El vecindario

La policía hospitalaria no gusta de la soledad de la persona enferma, que puede ser fuente de peores males. Sabido es que la guardia civil o los montaraces bandidos no caminan solos. Los gestores públicos, no sin ayuda de arquitectos diseñadores de apretados cubículos, han inventado una institución sin la que la terapia hospitalaria sería imposible: el vecindario de habitación.

Un mecanismo por el que dos desconocidos pasan a ser entrañables conmilitones. Apenas un biombo, una cortina, separa dos mundos antes ajenos y hoy cómplices.

Existen múltiples tipos de vecindario. El primero de ellos, ciertamente escasea, es del tipo discreto. Este personaje es cortés, no interrumpe las conversaciones, no osaría ponerse a discutir sobre la paz en el mundo o sobre el bochorno catalán (al térmico, me refiero) si no le das pie.

Siempre dispuesto a cuidarte y llamar a la enfermera, aunque no haga falta. Es un auténtico Samaritano, faltaría más. No es que no sea cotilla, de hecho lo sabe todo sobre tu flaqueza pero, es de agradecer, solo pregona discretamente a su familia.

El otro tipo es el que afirma su personalidad con decibelios, Ustedes me entienden. Lo que molesta a este camarada no son sus inusuales niveles de creatinina o sus afecciones.

Debe opinar sobre todo y todo el tiempo. En general, el problema lo tiene con la sanidad pública, con la enfermera, con los auxiliares, con el que limpia, con todo aquel o aquella que le lleve la contraria. Obviamente, debe insultar a los auxiliares que se retrasan, te explica como es la vida, y lo imbécil que eres, eso si gratis, aunque podría cobrarte por el consejo, porque es muy sabio.

Este tipo suele ir en pareja con otra venerable institución sanitaria: el acompañante. El acompañante es ese personaje, cuya función es absolutamente inútil, y se empeña en pasar la noche con su doliente, en una silla ergonómicamente imposible.

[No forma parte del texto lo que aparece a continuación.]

<file path="src/rtl/pulse_width_adc_if.sv">
// soc/eoc converter handshake bundle: soc from the consumer, eoc and x back.
// Combinational wiring only, no latency.
// The consumer holds soc until eoc falls, then waits for eoc to rise before using x.
interface pulse_width_adc_if #(
  parameter int WIDTH = 8
);
  logic             soc;
  logic             eoc;
  logic [WIDTH-1:0] x;

  // Consumer side: starts conversions and reads results
  modport master (output soc, input eoc, input x);
  // Converter side: answers soc with eoc and x
  modport slave  (input soc, output eoc, output x);
endinterface

</file>
<file path="src/rtl/pulse_width_adc.sv">
// Measures high-pulse widths on pulse_in, queues them, serves them over soc/eoc.
// Latency: entry poppable one edge after the falling edge; eoc falls CONV_CYCLES after soc, rises DATA_CYCLES after soc low.
// Backpressure: full FIFO drops new widths (sticky overflow); empty FIFO stalls the conversion in LOAD.
module pulse_width_adc #(
  parameter int WIDTH       = 8,
  parameter int DEPTH       = 4,
  parameter int CONV_CYCLES = 2,
  parameter int DATA_CYCLES = 1
) (
  input  logic               clock,
  input  logic               reset,
  input  logic               pulse_in,
  output logic               overflow,
  pulse_width_adc_if.slave   bus
);

  localparam int AW   = $clog2(DEPTH);
  localparam int DMAX = (CONV_CYCLES > DATA_CYCLES) ? CONV_CYCLES : DATA_CYCLES;
  localparam int DW   = (DMAX < 2) ? 1 : $clog2(DMAX);

  typedef enum logic [1:0] {IDLE, CONV, BUSY, LOAD} state_t;

  // Pulse measurement
  logic             pin_q;
  logic             meas_q;
  logic [WIDTH-1:0] cnt_q, cnt_d;
  logic             rise, push;

  // FIFO storage; pointers carry one extra wrap bit to tell full from empty
  logic [WIDTH-1:0] mem_q [DEPTH];
  logic [AW:0]      wr_q, rd_q;
  logic             empty, full, pop;

  // Converter FSM
  state_t           state_q;
  logic [DW-1:0]    dly_q;
  logic             eoc_q;
  logic [WIDTH-1:0] x_q;
  logic             ovf_q;

  assign rise  = ~pin_q & pulse_in;
  // meas_q gates the push so a pulse already high at reset release is never queued
  assign push  = pin_q & ~pulse_in & meas_q;
  assign empty = (wr_q == rd_q);
  assign full  = (wr_q[AW] != rd_q[AW]) && (wr_q[AW-1:0] == rd_q[AW-1:0]);
  assign pop   = (state_q == LOAD) && (dly_q == '0) && !empty;

  assign bus.eoc  = eoc_q;
  assign bus.x    = x_q;
  assign overflow = ovf_q;

  // Width counter next state: load 1 on rising edge, saturate while high
  always_comb begin
    cnt_d = cnt_q;
    if (rise) begin
      cnt_d = WIDTH'(1);
    end else if (pin_q && pulse_in && (cnt_q != '1)) begin
      cnt_d = cnt_q + WIDTH'(1);
    end
  end

  // Input history, measurement-in-progress flag and width counter
  always_ff @(posedge clock) begin
    if (reset) begin
      pin_q  <= 1'b1;
      meas_q <= 1'b0;
      cnt_q  <= '0;
    end else begin
      pin_q <= pulse_in;
      cnt_q <= cnt_d;
      if (rise) begin
        meas_q <= 1'b1;
      end else if (push) begin
        meas_q <= 1'b0;
      end
    end
  end

  // FIFO data array; contents are only meaningful between the pointers
  always_ff @(posedge clock) begin
    if (push && !full) begin
      mem_q[wr_q[AW-1:0]] <= cnt_q;
    end
  end

  // FIFO pointers and sticky overflow; pop sees only pre-edge occupancy
  always_ff @(posedge clock) begin
    if (reset) begin
      wr_q  <= '0;
      rd_q  <= '0;
      ovf_q <= 1'b0;
    end else begin
      if (push) begin
        if (full) begin
          ovf_q <= 1'b1;
        end else begin
          wr_q <= wr_q + 1'b1;
        end
      end
      if (pop) begin
        rd_q <= rd_q + 1'b1;
      end
    end
  end

  // Converter handshake FSM with registered eoc and x
  always_ff @(posedge clock) begin
    if (reset) begin
      state_q <= IDLE;
      dly_q   <= '0;
      eoc_q   <= 1'b1;
      x_q     <= '0;
    end else begin
      case (state_q)
        IDLE: begin
          if (bus.soc) begin
            state_q <= CONV;
            dly_q   <= DW'(CONV_CYCLES - 1);
          end
        end
        CONV: begin
          if (dly_q == '0) begin
            eoc_q   <= 1'b0;
            state_q <= BUSY;
          end else begin
            dly_q <= dly_q - 1'b1;
          end
        end
        BUSY: begin
          if (!bus.soc) begin
            state_q <= LOAD;
            dly_q   <= DW'(DATA_CYCLES - 1);
          end
        end
        LOAD: begin
          if (dly_q != '0) begin
            dly_q <= dly_q - 1'b1;
          end else if (!empty) begin
            x_q     <= mem_q[rd_q[AW-1:0]];
            eoc_q   <= 1'b1;
            state_q <= IDLE;
          end
        end
        default: state_q <= IDLE;
      endcase
    end
  end

endmodule
</file>
<file path="src/flat_wrapper.sv">
// flat-port wrapper written by rule: the top's interface ports become plain ports
module pulse_width_adc_flat 
#(
  parameter int WIDTH       = 8,
  parameter int DEPTH       = 4,
  parameter int CONV_CYCLES = 2,
  parameter int DATA_CYCLES = 1
)
  (clock, reset, pulse_in, overflow, bus_soc, bus_eoc, bus_x);
  pulse_width_adc_if #(.WIDTH(WIDTH)) bus_i ();
  input  logic clock;
  input  logic reset;
  input  logic pulse_in;
  output logic overflow;
  input wire logic [$bits(bus_i.soc)-1:0] bus_soc;
  output wire logic [$bits(bus_i.eoc)-1:0] bus_eoc;
  output wire logic [$bits(bus_i.x)-1:0] bus_x;
  assign bus_i.soc = bus_soc;
  assign bus_eoc = bus_i.eoc;
  assign bus_x = bus_i.x;
  pulse_width_adc #(.WIDTH(WIDTH), .DEPTH(DEPTH), .CONV_CYCLES(CONV_CYCLES), .DATA_CYCLES(DATA_CYCLES)) u_core (.clock(clock), .reset(reset), .pulse_in(pulse_in), .overflow(overflow), .bus(bus_i));
endmodule
</file>
<file path="config.mk">
export PLATFORM = sky130hd
export DESIGN_NAME = pulse_width_adc_flat
export DESIGN_NICKNAME = d
export VERILOG_FILES = /design/src/rtl/pulse_width_adc_if.sv /design/src/rtl/pulse_width_adc.sv /design/src/flat_wrapper.sv
export SDC_FILE = /design/constraint.sdc
export NUM_CORES = 1
export LEC_CHECK = 0
export BUFFER_PORTS_ARGS = -buffer_cell sky130_fd_sc_hd__buf_2
export CAP_MARGIN = 20
export CORE_MARGIN = 4
export CORE_UTILIZATION = 54
export DETAILED_ROUTE_END_ITERATION = 16
export PLACE_DENSITY = 0.75
export SYNTH_ARGS = -nofsm -noshare
export SYNTH_HDL_FRONTEND = slang
export SYNTH_SLANG_ARGS = --single-unit
</file>
<file path="constraint.sdc">
create_clock -name clock -period 1.7 [get_ports clock]
set_clock_uncertainty 0.1 [all_clocks]
set_input_delay 0.17 -clock clock [delete_from_list [all_inputs] [get_ports clock]]
set_output_delay 0.17 -clock clock [all_outputs]
set_load 0.03 [all_outputs]
</file>
---- Word-level counts from Yosys, hierarchy flattened ----
Memories as Yosys holds them, arrays and structs flattened. A register that Yosys moved wholly into a read port is not among the register bits.
Index checks and enable logic that the tools add are counted.
word-level totals
  register bits ........................... 21
  memories kept ........................... 1
  bits of input ports ..................... 4
  output and inout port bits .............. 10
  bits in writable memories ............... 32
  word-level logic and storage cells ...... 75
cells by class
  bitwise logic cells ..................... 8
  equal/unequal tests ..................... 12
  mux-type cells .......................... 20
  add/subtract/negate cells ............... 4
  reduce and logical (&&, ||, !) cells .... 20
memories
  name          depth  bits a word  read ports  clocked after memory_dff  wr ports  RTL line               source
  u_core.mem_q  4      8            1           1                         1         pulse_width_adc.sv:30  logic [WIDTH-1:0] mem_q [DEPTH];
operator list
  operator                                              count
  two-way mux 1 bit                                     12
  two-way mux 2 bit                                     5
  != test 2 bit (second input constant)                 5
  adder 8 x 1 -> 8 bit (second input constant)          1
  != test 8 bit (second input constant)                 1
  case mux 2 bit (4 select lines)                       1
  adder 3 x 1 -> 3 bit (second input constant)          2
  logical AND 1 bit                                     6
  AND reduction 2 bit                                   3
  nonzero test 2 bit                                    3
  inverter 1 bit                                        5
  AND reduction 5 bit                                   1
  equality test 2 bit (second input constant)           2
  AND reduction 4 bit                                   1
  OR reduction 2 bit                                    2
  bitwise AND 1 bit                                     3
  equality test 3 bit                                   1
  case mux 1 bit (3 select lines)                       1
  AND reduction 3 bit                                   1
  equality test 2 x 1 -> 1 bit (second input constant)  1
  equality test 2 bit                                   1
  zero test 1 bit                                       2
  zero test 2 bit                                       1
  case mux 1 bit (2 select lines)                       1
  2 further kinds                                       2

---- Logic depth before layout (Yosys ltp) ----
Gate-level depths: netlist of run 1.
  depth in word-level cells ............... 6
  mapped depth ............................ 6
  gate-level depth less buffers ........... 5

---- Worst setup path before layout of run 1 ----
No wires, ideal clock.
  path type ............................... register -> register
  start point ............................. register u_core.rd_q[0]
  end point ............................... memory u_core.mem_q[3][0] (enable)
  path slack .............................. -0.024 ns
  data arrival time ....................... 1.293 ns
  cell stages (with the launch flop) ...... 5
  period minus slack after synthesis ...... 1.724 ns
  data required time ...................... 1.268 ns
  buffers on the path ..................... 1
  library setup time ...................... 0.332 ns
  cell sequence ........................... dfxtp_1 -> buf_6 -> xnor2_2 -> a31oi_2 -> and2_1
between the ends
  longest elaborated chain between the ends .. 6
RTL lines
  element                                  RTL line                source
  start, declared                          pulse_width_adc.sv:31   logic [AW:0] wr_q, rd_q;
  start signal, assigned                   pulse_width_adc.sv:101  rd_q <= rd_q + 1'b1;
  equality test 2 bit                      pulse_width_adc.sv:45   assign full = (wr_q[AW] != rd_q[AW]) && (wr_q[AW-1:0] == rd_q[AW-1:0]);
  logical AND 1 bit                        pulse_width_adc.sv:45
  zero test 1 bit                          pulse_width_adc.sv:81   if (push && !full) begin
  logical AND 1 bit                        pulse_width_adc.sv:81
  two-way mux 1 bit                        pulse_width_adc.sv:81
  two-way mux 1 bit (not written as such)  pulse_width_adc.sv:82   mem_q[wr_q[AW-1:0]] <= cnt_q;
  end, declared                            pulse_width_adc.sv:30
No other way between the ends.

---- Worst setup path after layout of run 1 ----
  start point ............................. register u_core.cnt_q[0]
  end point ............................... register u_core.cnt_q[7]
between the ends
  longest elaborated chain between the ends .. 2
  elaborated cells on any way between the ends .. 3
  classes of those cells .................. add/sub: 1; eq/ne: 1; reduce/logical: 1
RTL lines
  element                                                       RTL line               source
  start, declared                                               pulse_width_adc.sv:26  logic [WIDTH-1:0] cnt_q, cnt_d;
  start signal, assigned                                        pulse_width_adc.sv:70  cnt_q <= cnt_d;
  branches (longest 2 deep; another with adder 8 x 1 -> 8 bit)  -
Parallel ways; which one is timed is not known.
A chain may end at the register's enable or synchronous reset.

==> qor.csv, run 1 <==
stage,metric,value,unit
cts,cts_tree,built,
power_and_ir_drop,power_density,1110,mW/mm^2
critical_path,critical_path.reg2reg.startpoint,u_core.cnt_q[0],
logic_synthesis,synthesis.area,0.00265,sq mm
cells_and_area,nNetsFinal,236,
routing,routed-via-count,1625,
cts,max-clock-path-buffers,2,
routing,routedWlPerCell,17.6,um
routing,detail_routed_via_count_per_cell,5.55,
critical_path,crit_cells,5,
logic_synthesis,synth_warnings,0,
logic_synthesis,synth_cells,190,
cts,worst_setup_hold_path_clk_slew,70,ps
floorplanning,design.core.area,0.00472,sq mm
timing,postLayoutSetupSlackWorst,62.4,ps
critical_path,cp-end-kind,flip-flop,
cells_and_area,area.growth.synth_to_final,17.6,%
placed_design,io_buffers,13,
critical_path,crit_end,u_core.cnt_q[7],
routing,antenna_violating_nets_post_route,0,
floorplanning,die_y,78.0,um
grt,first_pass_grt_wire_length,8580,um
cells_and_area,drive_above_1_share,27.0,%
critical_path,timing.critical_path.buf_inv,0,
logic_synthesis,synth-edff-count,32,
critical_path,ordered_cell_list_for_the_critical_path,"ha_2, nand4_1, o21bai_4, or4_1, a21oi_1",
logic_synthesis,post_synthesis_average_cell_area,13.9,sq um
logic_synthesis,mappedNetlistNets,205,
cts,clockRootBuffer,sky130_fd_sc_hd__clkbuf_8,
placed_design,place_area,0.00286,sq mm
critical_path,crit_required,1870,ps
floorplanning,row_count,25,
timing,slew_violations,0,
cts,clock_sinks,61,
grt,grt_antenna_before_repair,0,
critical_path,crit_slowest_cell,sky130_fd_sc_hd__or4_1,
routing,initialDrtViolationCount,112,
critical_path,worst-endpoint-arrival,1800,ps
cts,tritoncts_buffers,9,
critical_path,path_max_fanout,6,
cts,postCtsSetupRepairBufs,0,
critical_path,crit-reg2reg-capture,u_core.cnt_q[7],
routing,totalWireLength,5150,um
grt,number_of_global_route_vias_before_repair,1700,
placed_design,dpl.hpwl,3490,um
logic_synthesis,post_synth_main_area_contributors,"sky130_fd_sc_hd__edfxtp_1, sky130_fd_sc_hd__dfxtp_1, sky130_fd_sc_hd__mux4_1",
placed_design,global_placer_s_final_weighted_congestion,0.786,
floorplanning,initial_core_util,56.1,%
cts,insertion_delay,340,ps
logic_synthesis,synth-main-ff-cell,sky130_fd_sc_hd__edfxtp_1,
critical_path,largest_stage_delay_on_the_critical_path,510,ps
logic_synthesis,cell_variety_after_synth,42,
timing,setup_tns,0,ps
logic_synthesis,yosys.area.top_type,sky130_fd_sc_hd__edfxtp_1,
power_and_ir_drop,vdd.ir_drop.worst,0.443,mV
floorplanning,floorplan.die.width,78.0,um
placed_design,placedCellCount,276,
logic_synthesis,async_sr_flop_fraction,0,%
critical_path,worst_path_dominant_cell_family,simple AND/OR/NAND/NOR gates,
job,max_cap_viol_count,0,
timing,post-route-min-period,1640,ps
timing,number_of_endpoints_with_negative_hold_slack_in_the_final_report,0,
timing,timing.max_slew.rel_slack,76.2,%
timing,fmaxAchievable,0.611,GHz
timing,worstMarginPinSlew,356,ps
worst_hold_path,hold_path_class,primary input to flip-flop,
floorplanning,area_of_the_die,0.00609,sq mm
placed_design,detailedPlace.worstSlack,25.5,ps
cts,clock_tree.htree_level_count,3,
cells_and_area,final_cell_area_excluding_filler_cells,0.00311,sq mm
grt,grt_start_max_net_pins,25,
logic_synthesis,synth_seq_cells,61,
cells_and_area,stdcell_count,293,
floorplanning,ioPinCount,14,
logic_synthesis,ys_seq_area_share,58.2,%
power_and_ir_drop,power.static_leakage,1.12,nW
critical_path,worst_r2r_path_depth,5,
grt,global_route.overflow_total,0,
grt,globalRouteTotalUtil,18.9,%
critical_path,r2r_setup_slack,60,ps
critical_path,worstSetupPathType,flip-flop to flip-flop,
critical_path,crit_path_start_kind,flip-flop,
logic_synthesis,area_share_of_the_leading_cell_type_in_the_synthesized_netlist,36.3,%
timing,finalCritPeriodShare,96.3,%
timing,finalSetupViolations,0,
run_status,run_status,finished clean,
cells_and_area,antenna_diode_count,0,
routing,drc,0,
cells_and_area,finalCoreUtilization,65.9,%
routing,drt-pass1-iter-count,4,
critical_path,crit_path_start,u_core.cnt_q[0],
==> state kept, by name, summed over array words and instances (netlist names) <==
register,count
u_core.overflow,1
u_core.state_q,2
u_core.rd_q,3
u_core.wr_q,3
u_core.meas_q,1
u_core.bus.eoc,1
u_core.cnt_q,8
u_core.mem_q,32
u_core.pin_q,1
u_core.bus.x,8
u_core.dly_q,1
==> per-stage QoR <==
stage	hold slack [ps]	total power [mW]
6_report	89.5	3.45
5_1_grt	106	3.59
2_1_floorplan	177	1.92
3_3_place_gp	322	1.98
4_1_cts	61.0	3.46
3_5_place_dp	328	2.02
==> worst register-to-register path, delay by kind of cell (launching register included) <==
| family | cells | cell delay [ps] |
|---|---|---|
| simple gates | 2 | 700 |
| flops | 1 | 330 |
| compound gates | 2 | 250 |
| fa+ha+maj | 1 | 200 |
==> report_power, final <==
part	internal, mW	leakage (nW)	switching, mW
sequential	1.59	0.520	0.0525
clock	0.860	0.102	0.587
combinational	0.154	0.501	0.199
total	2.61	1.12	0.839
==> cells in the mapped netlist (all sizes together), types with 3 or more instances <==
cell / number
clkbuf: 3
nand2: 3
nand3: 3
o21ai: 3
ha: 11
a21oi: 8
buf: 3
inv: 7
mux4: 8
and2: 4
nand3b: 4
xnor2: 5
nor2: 19
mux2i: 14
dfxtp: 29
nand2b: 3
edfxtp: 32
==> layout make-up <==
type                            instances  area [sq um]
Clock inverter                          6          86.3
Fill cell                             334          1610
Clock buffer                           10           138
Timing Repair Buffer                   26           178
Inverter                                7          26.3
Sequential cell                        61          1550
Tap cell                               67          83.8
Multi-Input combinational cell        116          1060
==> cells in the final DEF (no fill, tap or decap), types with 2 or more instances in the layout <==
master / instances
sky130_fd_sc_hd__o211ai_1: 2
sky130_fd_sc_hd__edfxtp_1: 32
sky130_fd_sc_hd__nand2_1: 3
sky130_fd_sc_hd__bufinv_16: 2
sky130_fd_sc_hd__and3_1: 2
sky130_fd_sc_hd__inv_1: 7
sky130_fd_sc_hd__nand3_1: 3
sky130_fd_sc_hd__nand3b_1: 3
sky130_fd_sc_hd__a21oi_1: 7
sky130_fd_sc_hd__and2_2: 4
sky130_fd_sc_hd__dfxtp_1: 26
sky130_fd_sc_hd__mux2i_1: 14
sky130_fd_sc_hd__buf_2: 13
sky130_fd_sc_hd__nand2b_1: 3
sky130_fd_sc_hd__nor2_1: 19
sky130_fd_sc_hd__o31ai_1: 2
sky130_fd_sc_hd__a21bo_2: 2
sky130_fd_sc_hd__xnor2_2: 2
sky130_fd_sc_hd__clkbuf_8: 10
sky130_fd_sc_hd__o21ba_2: 2
sky130_fd_sc_hd__mux4_1: 8
sky130_fd_sc_hd__xor2_1: 2
sky130_fd_sc_hd__o21ai_0: 3
sky130_fd_sc_hd__dfxtp_2: 3
sky130_fd_sc_hd__buf_4: 11
sky130_fd_sc_hd__ha_1: 10
sky130_fd_sc_hd__nand4_1: 2
sky130_fd_sc_hd__or4_1: 2
sky130_fd_sc_hd__xnor2_1: 3
sky130_fd_sc_hd__clkinvlp_4: 3
sky130_fd_sc_hd__or2_2: 2
sky130_fd_sc_hd__nor3_1: 2
==> worst min path at each step <==
stage / start / depth (start not counted) / slack (ps) / end
after global placement: pulse_in / 2 / 320 / u_core.pin_q
after global routing: pulse_in / 3 / 110 / u_core.cnt_q[2]
after CTS: pulse_in / 3 / 60 / u_core.cnt_q[2]
final: pulse_in / 3 / 90 / u_core.cnt_q[2]
after floorplan: pulse_in / 1 / 180 / u_core.pin_q
after detailed placement: pulse_in / 2 / 330 / u_core.pin_q
==> logic make-up after synthesis <==
group / synth area share [%]
buffers and inverters: 2.55
AND/OR/NAND/NOR: 10.2
adder cells (fa/ha/maj): 5.20
multiplexers: 13.2
XOR/XNOR: 2.88
flip-flops: 58.2
AO/OA/AOI/OAI: 7.75
==> timing repair <==
action,in CTS,in global routing
hold buffers,1,0
resized for setup,0,6
endpoints found under the hold margin,1,0
setup endpoints to repair,0,43
==> routing by layer <==
metal	track usage [%]	vias to the layer above	wire length (um)
met4	7.87	0	78
li1	-	772	-
met3	5.16	9	195
met1	21.8	806	2130
met2	33.2	38	2750
met5	0	-	0
No activity file was read; power rests on OpenSTA's default activity.
==> inputs of run 2 (changes only) <==
--- a/config.mk
+++ b/config.mk
@@ -9,6 +9,7 @@
 export CAP_MARGIN = 20
 export CORE_MARGIN = 4
 export CORE_UTILIZATION = 54
+export CTS_BUF_LIST = sky130_fd_sc_hd__clkbuf_16
 export DETAILED_ROUTE_END_ITERATION = 16
 export PLACE_DENSITY = 0.75
 export SYNTH_ARGS = -nofsm -noshare
==> run 2 against run 1 <==
Compared with the run above:
- critical path depth unchanged
- via count is 2.2% higher
- core utilization increased by 2.9 points
- clock power rose by 31%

El acompañante, para cumplir su papel, deberá despertar a su enfermo con frecuencia para comprobar que le duele; si no duele, no sana, es conocido. Saldrá a la máquina del café, a fumar, a pasear, establecerá conversaciones divertidas en la madrugada con otros acompañantes. Naturalmente, cuando haya que trabajar con el enfermo el acompañante siente una imperiosa necesidad de abandonar la habitación, que para eso ya están las enfermeras y auxiliares.

El acompañante modelo desaparece puntualmente a las ocho de la mañana, cuando será sustituido no por uno sino por varios acompañantes que dedicaran el día a ocupar la habitación, centímetro a centímetro, a hablar de las múltiples enfermedades que nos aquejan a todos y todas, y nos quejamos menos que el quejica del doliente de turno.

Pero esto no es suficiente para el buen solaz de la persona enferma, ha decretado el gestor público: los sábados y domingos se organiza el happening hospitalario.

Las familias vacían bocas de metro, autobuses y aparcamientos. Los niños corren por las escaleras y organizan juegos, las pandillas de amigotes cuentan chistes y anécdotas, se ven viejas películas de televisión en familia y las mamás, para pasmo de auxiliares y enfermeras, reparten meriendas y viandas como en una pradera en tarde de verano.

Que hermosa es la vecindad hospitalaria, que gloriosa la ausencia de silencio, que sacrificado el acompañante innececesario, que hermosas meriendas de hospital. Debieran ser incluidos en múltiples copagos, como imprescindible y necesaria terapia.